DESCRIPTION OF THE TASK> In the entries below, count every line with the string "input". State the count and nothing else.

MATERIALS PROVIDED>
[src/rtl/tile_decode.sv]
module tile_decode
  import tile_diag_pkg::*;
(
  input  logic [N_CELL-1:0] fail_i,
  output logic              none_o,
  output logic              valid_o,
  output logic [IDX_W-1:0]  idx_o,
  output logic              undiag_o
);
  logic [N_CELL-1:0] hit;

  for (genvar c = 0; c < N_CELL; c++) begin : g_sig
    localparam int unsigned T0 = (c + N_CELL - 1) % N_CELL;
    localparam int unsigned T1 = (c + N_CELL - 2) % N_CELL;
    // evaluated twice and failing both, generator session clean
    assign hit[c] = fail_i[T0] & fail_i[T1] & ~fail_i[c];
  end

  always_comb begin
    idx_o = '0;
    for (int c = 0; c < N_CELL; c++) begin
      if (hit[c]) idx_o = IDX_W'(c);
    end
    none_o   = (fail_i == '0);
    valid_o  = |hit;
    undiag_o = ~none_o & ~valid_o;
  end

  always_comb begin
    p_unique_sig_r5: assert ($onehot0(hit));
  end
endmodule

[src/rtl/tile_selftest_diag.sv]
module tile_selftest_diag
  import tile_diag_pkg::*;
#(
  parameter int unsigned          N_IN     = 3,
  parameter logic [(1<<N_IN)-1:0] LUT_INIT = 8'h96
) (
  input  logic              clk_i,
  input  logic              rst_ni,
  input  logic              start_i,
  input  logic [N_CELL-1:0] stuck_en_i,
  input  logic [N_CELL-1:0] stuck_val_i,
  output logic              done_o,
  output logic              fault_valid_o,
  output logic [IDX_W-1:0]  fault_idx_o,
  output logic              no_fault_o,
  output logic              undiag_o,
  output logic [N_CELL-1:0] sess_fail_o
);
  logic [IDX_W-1:0]  sess;
  logic [N_IN-1:0]   vec;
  logic              fin;
  logic [N_CELL-1:0] fail;
  logic [IDX_W-1:0]  gen_idx, cut0_idx, cut1_idx, cmp_idx;
  logic [N_IN-1:0]   pat [N_CELL];
  logic              lut_b [N_CELL];
  logic              cmp_b [N_CELL];
  logic [N_IN-1:0]   pattern;
  logic              mm;
  logic              dec_none, dec_valid, dec_undiag;
  logic [IDX_W-1:0]  dec_idx;

  assign gen_idx  = cell_at(sess, 2'd0);
  assign cut0_idx = cell_at(sess, 2'd1);
  assign cut1_idx = cell_at(sess, 2'd2);
  assign cmp_idx  = cell_at(sess, 2'd3);

  assign pattern = pat[gen_idx];
  assign mm      = cmp_b[cmp_idx];

  for (genvar c = 0; c < N_CELL; c++) begin : g_cell
    tile_cell #(.N_IN(N_IN), .LUT_INIT(LUT_INIT)) u_cell (
      .cnt_i      (vec),
      .x_i        (pattern),
      .a_i        (lut_b[cut0_idx]),
      .b_i        (lut_b[cut1_idx]),
      .stuck_en_i (stuck_en_i[c]),
      .stuck_val_i(stuck_val_i[c]),
      .pat_o      (pat[c]),
      .lut_o      (lut_b[c]),
      .cmp_o      (cmp_b[c])
    );
  end

  tile_seq #(.N_IN(N_IN)) u_seq (
    .clk_i  (clk_i),
    .rst_ni (rst_ni),
    .start_i(start_i),
    .mm_i   (mm),
    .sess_o (sess),
    .vec_o  (vec),
    .fin_o  (fin),
    .fail_o (fail)
  );

  tile_decode u_dec (
    .fail_i  (fail),
    .none_o  (dec_none),
    .valid_o (dec_valid),
    .idx_o   (dec_idx),
    .undiag_o(dec_undiag)
  );

  always_ff @(posedge clk_i or negedge rst_ni) begin
    if (!rst_ni) begin
      done_o        <= 1'b0;
      fault_valid_o <= 1'b0;
      fault_idx_o   <= '0;
      no_fault_o    <= 1'b0;
      undiag_o      <= 1'b0;
      sess_fail_o   <= '0;
    end else begin
      done_o <= fin;
      if (fin) begin
        fault_valid_o <= dec_valid;
        fault_idx_o   <= dec_idx;
        no_fault_o    <= dec_none;
        undiag_o      <= dec_undiag;
        sess_fail_o   <= fail;
      end
    end
  end

  p_done_pulse_r7: assert property (@(posedge clk_i) disable iff (!rst_ni)
    done_o |=> !done_o);

  p_one_verdict_r6: assert property (@(posedge clk_i) disable iff (!rst_ni)
    done_o |-> $countones({no_fault_o, fault_valid_o, undiag_o}) == 1);

  p_hold_r10: assert property (@(posedge clk_i) disable iff (!rst_ni)
    !done_o |-> $stable({no_fault_o, fault_valid_o, undiag_o, fault_idx_o, sess_fail_o}));

  p_clean_verdict_r4: assert property (@(posedge clk_i) disable iff (!rst_ni)
    (done_o && sess_fail_o == '0) |-> no_fault_o);
endmodule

TASK RESPONSE> 6